**Items listed in a dataset**
• • •

## src/rtl/io_port_ctrl.sv

```systemverilog
// Memory-mapped switch/display I/O port on the CPU data bus: debounced switches, sticky change flags, 7-segment display.
// Latency: reads are combinational; switch level reaches st/chg at edge 2+DB_CYCLES; a display write is visible the cycle after it lands.
// Backpressure: none. Every bus access completes in one cycle, and io_hit selects this block's read data in the CPU data path.
module io_port_ctrl #(
    parameter logic [15:0] ADDR_SW   = 16'hFFF0,
    parameter logic [15:0] ADDR_STAT = 16'hFFF2,
    parameter logic [15:0] ADDR_DISP = 16'hFFF4,
    parameter int unsigned DB_CYCLES = 4
) (
    input  logic        clock,
    input  logic        reset,
    input  logic [15:0] draddr,
    input  logic [15:0] dwdata,
    input  logic        dwrite,
    input  logic        dread,
    input  logic        io_sw0,
    input  logic        io_sw1,
    output logic [15:0] io_rdata,
    output logic        io_hit,
    output logic [6:0]  io_display
);

    // The last count before the stable value flips; the counter never goes past it.
    localparam logic [15:0] CNT_MAX = 16'(DB_CYCLES - 1);

    logic [1:0]       s1_q, s2_q;
    logic [1:0]       st_q, st_d;
    logic [1:0]       chg_q, chg_d;
    logic [1:0][15:0] cnt_q, cnt_d;
    logic [3:0]       dval_q, dval_d;
    logic             blank_q, blank_d;
    logic             hit_sw, hit_stat, hit_disp;
    logic             rd_stat, wr_disp;
    logic [6:0]       seg;
    logic             unused_wdata;

    // The upper write-data bits have no backing storage.
    assign unused_wdata = ^dwdata[15:5];

    assign hit_sw   = (draddr == ADDR_SW);
    assign hit_stat = (draddr == ADDR_STAT);
    assign hit_disp = (draddr == ADDR_DISP);
    assign io_hit   = hit_sw | hit_stat | hit_disp;
    assign rd_stat  = dread & hit_stat;
    assign wr_disp  = dwrite & hit_disp;

    // Debounce counters and sticky flags. A flag set on this edge overrides a clear-on-read on the same edge.
    always_comb begin
        st_d  = st_q;
        chg_d = rd_stat ? 2'b00 : chg_q;
        cnt_d = cnt_q;
        for (int i = 0; i < 2; i++) begin
            if (s2_q[i] == st_q[i]) begin
                cnt_d[i] = '0;
            end else if (cnt_q[i] == CNT_MAX) begin
                st_d[i]  = s2_q[i];
                cnt_d[i] = '0;
                chg_d[i] = 1'b1;
            end else begin
                cnt_d[i] = cnt_q[i] + 16'd1;
            end
        end
    end

    // Display register write. Writes to the switch and status addresses are ignored.
    always_comb begin
        dval_d  = dval_q;
        blank_d = blank_q;
        if (wr_disp) begin
            dval_d  = dwdata[3:0];
            blank_d = dwdata[4];
        end
    end

    // All state registers, including the two-flop synchronizers on the raw switches.
    always_ff @(posedge clock or negedge reset) begin
        if (!reset) begin
            s1_q    <= '0;
            s2_q    <= '0;
            st_q    <= '0;
            chg_q   <= '0;
            cnt_q   <= '0;
            dval_q  <= '0;
            blank_q <= 1'b0;
        end else begin
            s1_q    <= {io_sw1, io_sw0};
            s2_q    <= s1_q;
            st_q    <= st_d;
            chg_q   <= chg_d;
            cnt_q   <= cnt_d;
            dval_q  <= dval_d;
            blank_q <= blank_d;
        end
    end

    // Combinational read mux. Returning pre-edge state makes a read that coincides with a write see the old value.
    always_comb begin
        io_rdata = '0;
        if (dread) begin
            if (hit_sw)        io_rdata = {14'b0, st_q};
            else if (hit_stat) io_rdata = {14'b0, chg_q};
            else if (hit_disp) io_rdata = {11'b0, blank_q, dval_q};
        end
    end

    // Hex to active-high segments {g,f,e,d,c,b,a}.
    always_comb begin
        case (dval_q)
            4'h0: seg = 7'b0111111;
            4'h1: seg = 7'b0000110;
            4'h2: seg = 7'b1011011;
            4'h3: seg = 7'b1001111;
            4'h4: seg = 7'b1100110;
            4'h5: seg = 7'b1101101;
            4'h6: seg = 7'b1111101;
            4'h7: seg = 7'b0000111;
            4'h8: seg = 7'b1111111;
            4'h9: seg = 7'b1101111;
            4'hA: seg = 7'b1110111;
            4'hB: seg = 7'b1111100;
            4'hC: seg = 7'b0111001;
            4'hD: seg = 7'b1011110;
            4'hE: seg = 7'b1111001;
            default: seg = 7'b1110001;
        endcase
    end

    assign io_display = blank_q ? 7'b0000000 : seg;

endmodule

```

• • •

**Exercise goal**
Your answer must be every record above, retyped exactly.

**Result for this exercise**
## src/rtl/io_port_ctrl.sv

```systemverilog
// Memory-mapped switch/display I/O port on the CPU data bus: debounced switches, sticky change flags, 7-segment display.
// Latency: reads are combinational; switch level reaches st/chg at edge 2+DB_CYCLES; a display write is visible the cycle after it lands.
// Backpressure: none. Every bus access completes in one cycle, and io_hit selects this block's read data in the CPU data path.
module io_port_ctrl #(
    parameter logic [15:0] ADDR_SW   = 16'hFFF0,
    parameter logic [15:0] ADDR_STAT = 16'hFFF2,
    parameter logic [15:0] ADDR_DISP = 16'hFFF4,
    parameter int unsigned DB_CYCLES = 4
) (
    input  logic        clock,
    input  logic        reset,
    input  logic [15:0] draddr,
    input  logic [15:0] dwdata,
    input  logic        dwrite,
    input  logic        dread,
    input  logic        io_sw0,
    input  logic        io_sw1,
    output logic [15:0] io_rdata,
    output logic        io_hit,
    output logic [6:0]  io_display
);

    // The last count before the stable value flips; the counter never goes past it.
    localparam logic [15:0] CNT_MAX = 16'(DB_CYCLES - 1);

    logic [1:0]       s1_q, s2_q;
    logic [1:0]       st_q, st_d;
    logic [1:0]       chg_q, chg_d;
    logic [1:0][15:0] cnt_q, cnt_d;
    logic [3:0]       dval_q, dval_d;
    logic             blank_q, blank_d;
    logic             hit_sw, hit_stat, hit_disp;
    logic             rd_stat, wr_disp;
    logic [6:0]       seg;
    logic             unused_wdata;

    // The upper write-data bits have no backing storage.
    assign unused_wdata = ^dwdata[15:5];

    assign hit_sw   = (draddr == ADDR_SW);
    assign hit_stat = (draddr == ADDR_STAT);
    assign hit_disp = (draddr == ADDR_DISP);
    assign io_hit   = hit_sw | hit_stat | hit_disp;
    assign rd_stat  = dread & hit_stat;
    assign wr_disp  = dwrite & hit_disp;

    // Debounce counters and sticky flags. A flag set on this edge overrides a clear-on-read on the same edge.
    always_comb begin
        st_d  = st_q;
        chg_d = rd_stat ? 2'b00 : chg_q;
        cnt_d = cnt_q;
        for (int i = 0; i < 2; i++) begin
            if (s2_q[i] == st_q[i]) begin
                cnt_d[i] = '0;
            end else if (cnt_q[i] == CNT_MAX) begin
                st_d[i]  = s2_q[i];
                cnt_d[i] = '0;
                chg_d[i] = 1'b1;
            end else begin
                cnt_d[i] = cnt_q[i] + 16'd1;
            end
        end
    end

    // Display register write. Writes to the switch and status addresses are ignored.
    always_comb begin
        dval_d  = dval_q;
        blank_d = blank_q;
        if (wr_disp) begin
            dval_d  = dwdata[3:0];
            blank_d = dwdata[4];
        end
    end

    // All state registers, including the two-flop synchronizers on the raw switches.
    always_ff @(posedge clock or negedge reset) begin
        if (!reset) begin
            s1_q    <= '0;
            s2_q    <= '0;
            st_q    <= '0;
            chg_q   <= '0;
            cnt_q   <= '0;
            dval_q  <= '0;
            blank_q <= 1'b0;
        end else begin
            s1_q    <= {io_sw1, io_sw0};
            s2_q    <= s1_q;
            st_q    <= st_d;
            chg_q   <= chg_d;
            cnt_q   <= cnt_d;
            dval_q  <= dval_d;
            blank_q <= blank_d;
        end
    end

    // Combinational read mux. Returning pre-edge state makes a read that coincides with a write see the old value.
    always_comb begin
        io_rdata = '0;
        if (dread) begin
            if (hit_sw)        io_rdata = {14'b0, st_q};
            else if (hit_stat) io_rdata = {14'b0, chg_q};
            else if (hit_disp) io_rdata = {11'b0, blank_q, dval_q};
        end
    end

    // Hex to active-high segments {g,f,e,d,c,b,a}.
    always_comb begin
        case (dval_q)
            4'h0: seg = 7'b0111111;
            4'h1: seg = 7'b0000110;
            4'h2: seg = 7'b1011011;
            4'h3: seg = 7'b1001111;
            4'h4: seg = 7'b1100110;
            4'h5: seg = 7'b1101101;
            4'h6: seg = 7'b1111101;
            4'h7: seg = 7'b0000111;
            4'h8: seg = 7'b1111111;
            4'h9: seg = 7'b1101111;
            4'hA: seg = 7'b1110111;
            4'hB: seg = 7'b1111100;
            4'hC: seg = 7'b0111001;
            4'hD: seg = 7'b1011110;
            4'hE: seg = 7'b1111001;
            default: seg = 7'b1110001;
        endcase
    end

    assign io_display = blank_q ? 7'b0000000 : seg;

endmodule

```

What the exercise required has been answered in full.